Known for sporadic outages, usually for minutes at a time, Twitter suffered several outages throughout much of June 2010, spates of downtime that could continue through July.

At the time, the cloud-based micro-blogging monster blamed the outages on major world events like the World Cup 2010, saying that global interest boosted activity to unsustainable levels.

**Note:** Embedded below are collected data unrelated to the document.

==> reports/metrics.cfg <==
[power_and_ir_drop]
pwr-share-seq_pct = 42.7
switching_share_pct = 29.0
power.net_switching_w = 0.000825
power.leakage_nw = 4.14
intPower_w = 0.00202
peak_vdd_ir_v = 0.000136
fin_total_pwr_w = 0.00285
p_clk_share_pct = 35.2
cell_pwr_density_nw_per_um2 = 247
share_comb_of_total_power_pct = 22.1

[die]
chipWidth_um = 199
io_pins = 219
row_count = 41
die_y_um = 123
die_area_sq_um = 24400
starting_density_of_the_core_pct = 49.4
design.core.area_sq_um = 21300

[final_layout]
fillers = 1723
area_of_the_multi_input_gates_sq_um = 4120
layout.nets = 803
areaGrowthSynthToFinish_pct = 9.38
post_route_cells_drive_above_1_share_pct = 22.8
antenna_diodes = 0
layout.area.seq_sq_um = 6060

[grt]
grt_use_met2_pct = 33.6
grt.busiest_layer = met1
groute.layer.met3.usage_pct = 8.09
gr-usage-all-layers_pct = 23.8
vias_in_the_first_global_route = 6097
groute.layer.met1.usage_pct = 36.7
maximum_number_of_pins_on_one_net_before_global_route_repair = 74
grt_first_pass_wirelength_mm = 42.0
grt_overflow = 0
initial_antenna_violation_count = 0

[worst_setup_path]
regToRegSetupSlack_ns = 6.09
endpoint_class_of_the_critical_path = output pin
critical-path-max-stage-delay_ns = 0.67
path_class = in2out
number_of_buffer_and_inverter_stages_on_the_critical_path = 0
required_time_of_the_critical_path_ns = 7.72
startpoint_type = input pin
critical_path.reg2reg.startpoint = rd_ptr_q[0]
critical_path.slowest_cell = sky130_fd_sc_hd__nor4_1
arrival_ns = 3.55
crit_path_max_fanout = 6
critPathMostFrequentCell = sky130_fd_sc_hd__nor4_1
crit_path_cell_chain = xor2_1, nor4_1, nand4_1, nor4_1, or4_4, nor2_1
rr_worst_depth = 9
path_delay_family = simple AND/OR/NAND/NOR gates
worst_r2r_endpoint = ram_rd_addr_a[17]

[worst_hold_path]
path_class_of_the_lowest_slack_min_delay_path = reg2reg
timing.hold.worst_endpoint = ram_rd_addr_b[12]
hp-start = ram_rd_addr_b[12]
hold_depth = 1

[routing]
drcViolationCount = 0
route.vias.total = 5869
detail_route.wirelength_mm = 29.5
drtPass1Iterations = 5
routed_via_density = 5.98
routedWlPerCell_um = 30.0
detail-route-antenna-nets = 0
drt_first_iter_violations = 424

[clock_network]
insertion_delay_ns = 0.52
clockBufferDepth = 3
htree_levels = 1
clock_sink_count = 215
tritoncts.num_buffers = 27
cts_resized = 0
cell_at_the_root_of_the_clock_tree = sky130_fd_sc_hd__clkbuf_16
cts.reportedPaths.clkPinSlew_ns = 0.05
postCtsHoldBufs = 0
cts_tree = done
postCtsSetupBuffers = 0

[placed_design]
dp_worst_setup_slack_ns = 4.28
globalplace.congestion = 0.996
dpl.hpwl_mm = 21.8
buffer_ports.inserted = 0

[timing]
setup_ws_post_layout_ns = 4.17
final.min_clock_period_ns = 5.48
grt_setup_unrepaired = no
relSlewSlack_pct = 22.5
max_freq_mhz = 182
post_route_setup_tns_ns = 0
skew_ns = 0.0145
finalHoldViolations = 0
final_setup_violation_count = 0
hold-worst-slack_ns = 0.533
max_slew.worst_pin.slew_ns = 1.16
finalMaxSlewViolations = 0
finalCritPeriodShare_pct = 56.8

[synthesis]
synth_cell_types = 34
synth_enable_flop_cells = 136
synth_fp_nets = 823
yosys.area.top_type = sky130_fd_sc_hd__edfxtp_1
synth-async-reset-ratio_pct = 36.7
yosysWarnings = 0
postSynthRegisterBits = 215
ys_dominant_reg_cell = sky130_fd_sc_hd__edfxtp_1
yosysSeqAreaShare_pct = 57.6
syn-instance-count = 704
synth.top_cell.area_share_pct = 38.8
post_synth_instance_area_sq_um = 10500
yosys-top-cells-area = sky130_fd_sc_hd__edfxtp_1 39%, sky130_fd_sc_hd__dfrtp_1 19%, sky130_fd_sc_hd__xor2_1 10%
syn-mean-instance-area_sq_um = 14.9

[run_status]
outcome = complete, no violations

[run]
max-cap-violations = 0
## config.mk

```make
export PLATFORM = sky130hd
export DESIGN_NAME = stack_frame_sequencer
export DESIGN_NICKNAME = d
export VERILOG_FILES = /design/src/rtl/stack_frame_sequencer_pkg.sv /design/src/rtl/stack_frame_sequencer_occupancy.sv /design/src/rtl/stack_frame_sequencer.sv
export SDC_FILE = /design/constraint.sdc
export NUM_CORES = 1
export LEC_CHECK = 0
export CAP_MARGIN = 20
export CORE_ASPECT_RATIO = 1.2
export CORE_UTILIZATION = 44
export CTS_CLUSTER_DIAMETER = 150
export DETAILED_ROUTE_END_ITERATION = 8
export PLACE_DENSITY = 0.84
export SYNTH_ARGS = -nofsm -noshare
export SYNTH_HDL_FRONTEND = slang
export SYNTH_SLANG_ARGS = --single-unit
```

## constraint.sdc

```tcl
create_clock -name clk -period 2.8 [get_ports clk]
set_input_delay 0.56 -clock clk [delete_from_list [all_inputs] [get_ports clk]]
set_output_delay 0.56 -clock clk [all_outputs]
set_load 0.01 [all_outputs]
```
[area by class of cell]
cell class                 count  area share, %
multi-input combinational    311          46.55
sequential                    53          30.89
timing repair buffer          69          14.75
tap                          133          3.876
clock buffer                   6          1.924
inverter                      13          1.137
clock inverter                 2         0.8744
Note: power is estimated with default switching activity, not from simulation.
**config.mk**
```make
export PLATFORM = sky130hd
export DESIGN_NAME = alu_issue_ctrl_flat
export DESIGN_NICKNAME = d
export VERILOG_FILES = /design/src/rtl/alu_issue_ctrl_if.sv /design/src/rtl/alu_issue_ctrl.sv /design/src/flat_wrapper.sv
export SDC_FILE = /design/constraint.sdc
export NUM_CORES = 1
export LEC_CHECK = 0
export ABC_AREA = 1
export BUFFER_PORTS_ARGS = -buffer_cell sky130_fd_sc_hd__buf_2
export CORE_MARGIN = 5
export CORE_UTILIZATION = 30
export CTS_CLUSTER_SIZE = 20
export DETAILED_ROUTE_END_ITERATION = 12
export GPL_TIMING_DRIVEN = 0
export HOLD_SLACK_MARGIN = 0.15
export PLACE_DENSITY = 0.53
export RECOVER_POWER = 25
export SLEW_MARGIN = 20
export SYNTH_ARGS = -nofsm -noshare
export SYNTH_HDL_FRONTEND = slang
export SYNTH_SLANG_ARGS = --single-unit
```
**constraint.sdc**
```tcl
create_clock -name clk -period 3.2 [get_ports clk]
set_clock_uncertainty 0.2 [all_clocks]
set_input_delay 0.48 -clock clk [delete_from_list [all_inputs] [get_ports clk]]
set_output_delay 0.48 -clock clk [all_outputs]
set_load 0.005 [all_outputs]
```
**src/rtl/unidad_cortocircuito_pkg.sv**
```systemverilog
// Shared definitions for the EX-stage forwarding unit.
//   NO_CORTO / CORTO_WB / CORTO_MEM : operand-mux select encodings
//   corto_sel_t                     : 2-bit select type
//   REG_W                           : register-index width
package unidad_cortocircuito_pkg;

  localparam int unsigned REG_W = 5;

  typedef logic [1:0] corto_sel_t;

  localparam corto_sel_t NO_CORTO  = 2'b00;
  localparam corto_sel_t CORTO_WB  = 2'b01;
  localparam corto_sel_t CORTO_MEM = 2'b10;

endpackage

```
**src/rtl/unidad_cortocircuito_fwd_select.sv**
```systemverilog
// Forwarding select for a single EX-stage source operand.
// Ports:
//   src             : source register index of the EX instruction
//   i_rd_MEM/i_rd_WB: destination registers in MEM and WB
//   i_write_reg_*   : register-file write enables of MEM and WB
//   o_corto         : operand-mux select (MEM beats WB, register 0 never forwards)
module fwd_select
  import unidad_cortocircuito_pkg::*;
(
  input  logic [REG_W-1:0] src,
  input  logic [REG_W-1:0] i_rd_MEM,
  input  logic [REG_W-1:0] i_rd_WB,
  input  logic             i_write_reg_MEM,
  input  logic             i_write_reg_WB,
  output corto_sel_t       o_corto
);

  logic mem_hit;
  logic wb_hit;

  always_comb begin
    mem_hit = i_write_reg_MEM && (i_rd_MEM == src) && (i_rd_MEM != '0);
    wb_hit  = i_write_reg_WB  && (i_rd_WB  == src) && (i_rd_WB  != '0);
    o_corto = NO_CORTO;
    // MEM holds the younger producer, so it wins over WB.
    if (mem_hit) begin
      o_corto = CORTO_MEM;
    end else if (wb_hit) begin
      o_corto = CORTO_WB;
    end
  end

endmodule

```
**src/rtl/unidad_cortocircuito.sv**
```systemverilog
// EX-stage forwarding (bypass) unit for the 5-stage MIPS pipeline.
// Ports:
//   i_clk, i_rst_n           : clock / async active-low reset (statistics only)
//   i_rd_MEM, i_rd_WB        : destination registers in MEM and WB
//   i_rs_EX, i_rt_EX         : source registers of the EX instruction
//   i_write_reg_MEM/_WB      : register-file write enables
//   i_stats_clr              : synchronous counter clear
//   o_corto_rs, o_corto_rt   : combinational operand-mux selects
//   o_fwd_mem_count/_wb_count: saturating forwarding-event counters
// Build option: define CORTOCIRCUITO_STATS_EN to build the counters; otherwise they read 0.
module unidad_cortocircuito
  import unidad_cortocircuito_pkg::*;
#(
  parameter int unsigned COUNT_W = 16
) (
  input  logic               i_clk,
  input  logic               i_rst_n,
  input  logic [4:0]         i_rd_MEM,
  input  logic [4:0]         i_rd_WB,
  input  logic [4:0]         i_rs_EX,
  input  logic [4:0]         i_rt_EX,
  input  logic               i_write_reg_MEM,
  input  logic               i_write_reg_WB,
  input  logic               i_stats_clr,
  output logic [1:0]         o_corto_rs,
  output logic [1:0]         o_corto_rt,
  output logic [COUNT_W-1:0] o_fwd_mem_count,
  output logic [COUNT_W-1:0] o_fwd_wb_count
);

  fwd_select u_fwd_rs (
    .src             (i_rs_EX),
    .i_rd_MEM        (i_rd_MEM),
    .i_rd_WB         (i_rd_WB),
    .i_write_reg_MEM (i_write_reg_MEM),
    .i_write_reg_WB  (i_write_reg_WB),
    .o_corto         (o_corto_rs)
  );

  fwd_select u_fwd_rt (
    .src             (i_rt_EX),
    .i_rd_MEM        (i_rd_MEM),
    .i_rd_WB         (i_rd_WB),
    .i_write_reg_MEM (i_write_reg_MEM),
    .i_write_reg_WB  (i_write_reg_WB),
    .o_corto         (o_corto_rt)
  );

`ifdef CORTOCIRCUITO_STATS_EN
  logic [1:0]         mem_inc, wb_inc;
  logic [COUNT_W+1:0] mem_sum, wb_sum;
  logic [COUNT_W-1:0] mem_cnt_q, mem_cnt_d;
  logic [COUNT_W-1:0] wb_cnt_q, wb_cnt_d;

  always_comb begin
    mem_inc = {1'b0, o_corto_rs == CORTO_MEM} + {1'b0, o_corto_rt == CORTO_MEM};
    wb_inc  = {1'b0, o_corto_rs == CORTO_WB}  + {1'b0, o_corto_rt == CORTO_WB};
    // Two guard bits catch any carry past all-ones; clamp instead of wrapping.
    mem_sum = {2'b00, mem_cnt_q} + {{COUNT_W{1'b0}}, mem_inc};
    wb_sum  = {2'b00, wb_cnt_q}  + {{COUNT_W{1'b0}}, wb_inc};
    mem_cnt_d = (|mem_sum[COUNT_W+1:COUNT_W]) ? '1 : mem_sum[COUNT_W-1:0];
    wb_cnt_d  = (|wb_sum[COUNT_W+1:COUNT_W])  ? '1 : wb_sum[COUNT_W-1:0];
    if (i_stats_clr) begin
      mem_cnt_d = '0;
      wb_cnt_d  = '0;
    end
  end

  always_ff @(posedge i_clk or negedge i_rst_n) begin
    if (!i_rst_n) begin
      mem_cnt_q <= '0;
      wb_cnt_q  <= '0;
    end else begin
      mem_cnt_q <= mem_cnt_d;
      wb_cnt_q  <= wb_cnt_d;
    end
  end

  assign o_fwd_mem_count = mem_cnt_q;
  assign o_fwd_wb_count  = wb_cnt_q;
`else
  logic unused_stats;
  assign unused_stats    = ^{i_clk, i_rst_n, i_stats_clr};
  assign o_fwd_mem_count = '0;
  assign o_fwd_wb_count  = '0;
`endif

endmodule

```
**config.mk**
```make
export PLATFORM = sky130hd
export DESIGN_NAME = unidad_cortocircuito
export DESIGN_NICKNAME = d
export VERILOG_FILES = /design/src/rtl/unidad_cortocircuito_pkg.sv /design/src/rtl/unidad_cortocircuito_fwd_select.sv /design/src/rtl/unidad_cortocircuito.sv
export SDC_FILE = /design/constraint.sdc
export NUM_CORES = 1
export LEC_CHECK = 0
export BUFFER_PORTS_ARGS = -buffer_cell sky130_fd_sc_hd__buf_2
export CAP_MARGIN = 20
export CORE_MARGIN = 2
export CORE_UTILIZATION = 32
export DETAILED_ROUTE_END_ITERATION = 10
export GPL_ROUTABILITY_DRIVEN = 0
export GPL_TIMING_DRIVEN = 0
export PLACE_DENSITY = 0.78
export SYNTH_ARGS = -nofsm -noshare
export SYNTH_HDL_FRONTEND = slang
export SYNTH_SLANG_ARGS = --single-unit
```
**constraint.sdc**
```tcl
create_clock -name vclk -period 1.1
set_input_delay 0.11 -clock vclk [all_inputs]
set_output_delay 0.11 -clock vclk [all_outputs]
set_load 0.02 [all_outputs]
```
==> impl_summary.log <==
[metrics] average wire per standard cell: approximately 8.1 µm
[metrics] Worst Setup Start Kind: primary input
[metrics] setup slack at placement: -0.380 ns
[metrics] top post-synthesis cells by area: buf_4, xnor2_1, xor2_1, nand3_1, nor3_1
[metrics] Setup crit end kind: output pin
[metrics] Total Nets Final: about 150
[metrics] DP HPWL: between 1 and 1.5 mm
[metrics] RSZ-0062 raised after global routing: true
[metrics] Layout area overhead: 74.3%
[metrics] iteration-0 DRC count of the detailed router: 3
[metrics] slowest CP cell: or4_4
[metrics] Slew Viols, Final: 0
[metrics] via count of the first global-routing pass: roughly 430
[metrics] area used by sequential logic in the layout: 0 µm²
[metrics] violations in the final reports: negative setup slack
[metrics] Worst Hold Path EP: o_corto_rs[0]
[metrics] fraction of layout cells with a size suffix above 1: around 54%
[metrics] power density over cell area: ~420 nW/µm²
[metrics] final sequential cell count: 0
[metrics] number of buffers inserted by hold repair at cts: 0
[metrics] die outline height: approximately 44 µm
[metrics] max capacitance violation total: 0
[metrics] maximum number of pins on one net before global-route repair: 4
[metrics] Hold Crit Class: in -> out
[metrics] 1st-pass router iterations: 2
[metrics] Die Area: around 2000 µm²
[metrics] Synth Instances: between 60 and 70
[metrics] area of the core region: 1510 µm²
[metrics] detailed-route DRC error count: 0
[metrics] run status: finished with violations
[metrics] WP depth: 6
[metrics] Via density: ~3.5
[metrics] worst hold path stage count: 4
[metrics] sequential share of the synthesized area: 0%
[metrics] Max Freq: 709 MHz
[metrics] cell type with the largest total area after synthesis: buf_4
[metrics] critical path buffer and inverter count: 3
[metrics] post-synthesis average cell area: 7.47 µm²
[metrics] share of the synthesized area in the top cell type: a little under 50%
[metrics] I/O Buffers: 26
[metrics] cell family with the largest share of critical-path delay: simple AND/OR/NAND/NOR gates
[metrics] Final Cell Area: 898 µm²
[metrics] Crit path largest cell delay: approximately 0.54 ns
[metrics] count of nets left with antenna violations after detail routing: 0
[metrics] Max IR drop VDD: about 0.00023 V
[metrics] critical path arrival: around 1.3 ns
[metrics] Die Width: 44.1 µm
[metrics] GRT Total Usage: 11.7%
[metrics] clock buffer count: 0
[metrics] via total after detailed routing: just over 500
[metrics] total grt overflow: 0
[metrics] Post-Syn Area: between 500 and 600 µm²
[metrics] most common cell after layout, fill and taps aside: buf_4
[metrics] final-report setup violation count: 4
[metrics] minimum hold slack: 0.609 ns
[metrics] fill cell count: ~150
[metrics] static leakage power: ~0.50 nW
[metrics] commonest cells after routing, fill and taps aside: buf_4, conb_1, buf_2
[metrics] crit path time final: ~1.4 ns
[metrics] startpoint of the lowest-slack hold path: i_write_reg_WB
[metrics] final worst path period share: 128%
[metrics] Crit Path Class: in -> out
[metrics] post-synthesis cell type count: 10
[metrics] number of antenna violations at the first check in global routing: 0
[metrics] effective utilization at floorplan: 34.2%
[metrics] worst-case setup margin in the final layout: -0.310 ns
[metrics] wirelength, routed: between 1 and 1.5 mm
[metrics] final number of hold-violating endpoints: 0
[metrics] critical path cell sequence: buf_8, or4_4, o21ai_4, nor4_4, buf_4, buf_6
[metrics] antenna cell count: 0
[metrics] Worst EP required: between 0.9 and 1 ns
[metrics] worst-path maximum fanout: 2
[metrics] count of boundary I/O pins: 61
[metrics] synthesis warning total: 0
[metrics] placed standard-cell area: 846 µm²
[metrics] first-pass GRT wire length: around 1.8 mm
[metrics] total design power: approximately 380 µW
[metrics] number of placement rows: 14
==> per-stage QoR <==
stage          TNS [ns]  instances  util [%]
5_1_grt           -1.39        143      59.6
3_3_place_gp      -1.44        142      56.1
2_1_floorplan    -0.465        100         -
3_5_place_dp      -1.51        142      56.1
4_1_cts           -1.26        143      59.6
6_report          -1.23        143      59.6
==> Yosys cell counts <==
library cell,n
or4_1,2
o21ai_0,1
o21ai_2,1
buf_4,34
nor3_1,4
conb_1,1
xor2_1,10
nor4_1,2
xnor2_1,10
nand3_1,4
==> cell families (layout without fill, tap and decap cells) <==
kind of cell,Yosys count,in the layout,share of synthesized area [%]
other,1,32,0.727
AND/OR/NAND/NOR,12,12,13.1
AO/OA/AOI/OAI,2,2,2.67
buffers and inverters,34,61,49.5
XOR/XNOR,20,20,34.0
`config.mk`:
```
export PLATFORM = sky130hd
export DESIGN_NAME = telemetry_tx
export DESIGN_NICKNAME = d
export VERILOG_FILES = /design/src/rtl/telemetry_tx.sv
export SDC_FILE = /design/constraint.sdc
export NUM_CORES = 1
export LEC_CHECK = 0
export BUFFER_PORTS_ARGS = -buffer_cell sky130_fd_sc_hd__buf_2
export CAP_MARGIN = 30
export CORE_MARGIN = 5
export CORE_UTILIZATION = 43
export DETAILED_ROUTE_END_ITERATION = 12
export PLACE_DENSITY = 0.66
export SLEW_MARGIN = 25
export SYNTH_ARGS = -nofsm -noshare
export SYNTH_HDL_FRONTEND = slang
export SYNTH_SLANG_ARGS = --single-unit
```
`constraint.sdc`:
```
create_clock -name clk -period 3.8 [get_ports clk]
set_clock_uncertainty 0.2 [all_clocks]
set_input_delay 0.19 -clock clk [delete_from_list [all_inputs] [get_ports clk]]
set_output_delay 0.19 -clock clk [all_outputs]
set_load 0.1 [all_outputs]
```
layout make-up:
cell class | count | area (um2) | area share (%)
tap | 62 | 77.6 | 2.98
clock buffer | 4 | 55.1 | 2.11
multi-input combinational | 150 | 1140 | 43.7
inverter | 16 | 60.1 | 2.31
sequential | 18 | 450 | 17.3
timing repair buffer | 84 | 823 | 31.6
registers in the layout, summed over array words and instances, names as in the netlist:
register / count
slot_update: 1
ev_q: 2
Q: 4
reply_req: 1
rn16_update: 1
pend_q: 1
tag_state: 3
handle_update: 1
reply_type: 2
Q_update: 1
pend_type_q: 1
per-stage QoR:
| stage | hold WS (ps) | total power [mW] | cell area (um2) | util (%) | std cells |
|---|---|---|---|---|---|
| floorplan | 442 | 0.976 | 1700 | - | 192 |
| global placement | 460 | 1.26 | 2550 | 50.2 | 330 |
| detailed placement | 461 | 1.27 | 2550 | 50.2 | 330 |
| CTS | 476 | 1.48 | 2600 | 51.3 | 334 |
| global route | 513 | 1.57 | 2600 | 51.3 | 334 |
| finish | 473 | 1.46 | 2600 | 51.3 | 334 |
File: src/rtl/cronometro_ctrl_if.sv
// Button pulses into the stopwatch core and the BCD time/status toward the display stage.
interface cronometro_ctrl_if;
    logic       ApertaStart;
    logic       ApertaZera;
    logic [3:0] CentU;
    logic [3:0] CentD;
    logic [3:0] SegU;
    logic [3:0] SegD;
    logic [3:0] MinU;
    logic [3:0] MinD;
    logic       Rodando;
    logic       Estouro;

    modport master (
        output ApertaStart, ApertaZera,
        input  CentU, CentD, SegU, SegD, MinU, MinD, Rodando, Estouro
    );

    modport slave (
        input  ApertaStart, ApertaZera,
        output CentU, CentD, SegU, SegD, MinU, MinD, Rodando, Estouro
    );
endinterface

File: src/rtl/cronometro_ctrl.sv
// Stopwatch core: start/pause/clear FSM, centisecond prescaler and MM:SS.CC BCD counter.
module cronometro_ctrl #(
    parameter int unsigned DIV = 500000
) (
    input  logic               CLK,
    input  logic               RST,
    cronometro_ctrl_if.slave   bus
);
    localparam int unsigned PW    = 20;
    localparam int unsigned ND    = 6;
    localparam logic [PW-1:0] PMAX = PW'(DIV - 1);
    // Per-digit maximum, index 0 = CentU ... index 5 = MinD
    localparam logic [ND-1:0][3:0] DMAX = 24'h595999;

    typedef enum logic [2:0] {
        ZERADO  = 3'b001,
        RODANDO = 3'b010,
        PAUSADO = 3'b100
    } state_e;

    state_e                state_q, state_d;
    logic [PW-1:0]         presc_q, presc_d;
    logic [ND-1:0][3:0]    dig_q, dig_d, dig_inc;
    logic                  rodando_q, rodando_d;
    logic                  estouro_q, estouro_d;
    logic                  start_ev, zera_ev, tick, wrap;

    assign start_ev = ~bus.ApertaStart;
    assign zera_ev  = ~bus.ApertaZera;
    assign tick     = (state_q == RODANDO) && (presc_q == PMAX);

    // Ripple-carry BCD increment; carry out of MinD marks the 59:59.99 wrap
    always_comb begin : inc_chain
        logic carry;
        dig_inc = dig_q;
        carry   = tick;
        for (int i = 0; i < ND; i++) begin
            if (carry) begin
                if (dig_q[i] >= DMAX[i]) begin
                    dig_inc[i] = 4'd0;
                end else begin
                    dig_inc[i] = dig_q[i] + 4'd1;
                    carry      = 1'b0;
                end
            end
        end
        wrap = carry;
    end

    always_comb begin
        state_d   = state_q;
        presc_d   = presc_q;
        dig_d     = dig_q;
        estouro_d = 1'b0;
        case (state_q)
            ZERADO: begin
                if (start_ev) state_d = RODANDO;
            end
            RODANDO: begin
                if (tick) begin
                    presc_d   = '0;
                    dig_d     = dig_inc;
                    estouro_d = wrap;
                end else begin
                    presc_d = presc_q + PW'(1);
                end
                if (start_ev) state_d = PAUSADO;
            end
            PAUSADO: begin
                // Clear has priority over resume when both buttons land together
                if (zera_ev) begin
                    state_d = ZERADO;
                    presc_d = '0;
                    dig_d   = '0;
                end else if (start_ev) begin
                    state_d = RODANDO;
                end
            end
            default: begin
                state_d = ZERADO;
                presc_d = '0;
                dig_d   = '0;
            end
        endcase
        rodando_d = (state_d == RODANDO);
    end

    always_ff @(posedge CLK or posedge RST) begin
        if (RST) begin
            state_q   <= ZERADO;
            presc_q   <= '0;
            dig_q     <= '0;
            rodando_q <= 1'b0;
            estouro_q <= 1'b0;
        end else begin
            state_q   <= state_d;
            presc_q   <= presc_d;
            dig_q     <= dig_d;
            rodando_q <= rodando_d;
            estouro_q <= estouro_d;
        end
    end

    assign bus.CentU   = dig_q[0];
    assign bus.CentD   = dig_q[1];
    assign bus.SegU    = dig_q[2];
    assign bus.SegD    = dig_q[3];
    assign bus.MinU    = dig_q[4];
    assign bus.MinD    = dig_q[5];
    assign bus.Rodando = rodando_q;
    assign bus.Estouro = estouro_q;
endmodule
File: src/flat_wrapper.sv
// flat-port wrapper written by rule: the top's interface ports become plain ports
module cronometro_ctrl_flat 
#(
    parameter int unsigned DIV = 500000
)
  (CLK, RST, bus_ApertaStart, bus_ApertaZera, bus_CentU, bus_CentD, bus_SegU, bus_SegD, bus_MinU, bus_MinD, bus_Rodando, bus_Estouro);
  cronometro_ctrl_if bus_i ();
  input  logic CLK;
  input  logic RST;
  input wire logic [$bits(bus_i.ApertaStart)-1:0] bus_ApertaStart;
  input wire logic [$bits(bus_i.ApertaZera)-1:0] bus_ApertaZera;
  output wire logic [$bits(bus_i.CentU)-1:0] bus_CentU;
  output wire logic [$bits(bus_i.CentD)-1:0] bus_CentD;
  output wire logic [$bits(bus_i.SegU)-1:0] bus_SegU;
  output wire logic [$bits(bus_i.SegD)-1:0] bus_SegD;
  output wire logic [$bits(bus_i.MinU)-1:0] bus_MinU;
  output wire logic [$bits(bus_i.MinD)-1:0] bus_MinD;
  output wire logic [$bits(bus_i.Rodando)-1:0] bus_Rodando;
  output wire logic [$bits(bus_i.Estouro)-1:0] bus_Estouro;
  assign bus_i.ApertaStart = bus_ApertaStart;
  assign bus_i.ApertaZera = bus_ApertaZera;
  assign bus_CentU = bus_i.CentU;
  assign bus_CentD = bus_i.CentD;
  assign bus_SegU = bus_i.SegU;
  assign bus_SegD = bus_i.SegD;
  assign bus_MinU = bus_i.MinU;
  assign bus_MinD = bus_i.MinD;
  assign bus_Rodando = bus_i.Rodando;
  assign bus_Estouro = bus_i.Estouro;
  cronometro_ctrl #(.DIV(DIV)) u_core (.CLK(CLK), .RST(RST), .bus(bus_i));
endmodule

Trouble started on June 11 when Twitter suffered poor site performance and a host of errors due to high capacity. Issues persisted on Monday, June 14 with several hours of ups and downs. Twitter has said periodic outages could continue through the beginning of July, but that it is making internal network adjustments in hopes to avoid future problems.

Hosting.com

Hosting.com's New Jersey data center was taken down on June 1, 2010, igniting a cloud outage and connectivity loss for nearly two hours. The outage resulted in degraded and knocked out cloud services. Once service was back up and running, Hosting.com said the connectivity loss was due to a software bug in a Cisco switch that caused the switch to fail.

The Planet

The Planet was rocked by a pair of network outages that knocked it off line for about 90 minutes on May 2, 2010. The outages caused disruptions for another 90 minutes the following morning and affected the operations of a number of customers hosted in The Planet's Houston and Dallas data centers. Investigation found that the outage was caused by a fault in a router in one of the company's data centers. Then, the next morning, a separate, unrelated outage took out The Planet, causing disruptions for customers in Houston and Dallas. That disruption was blamed on a circuit issue between Dallas and Houston.

NetSuite

On April 26, 2010, NetSuite suffered a service outage that rendered its cloud-based applications inaccessible to customers worldwide for 30 minutes. Some customers experienced sluggish performance long after that half-hour. NetSuite blamed a network issue for the downtime.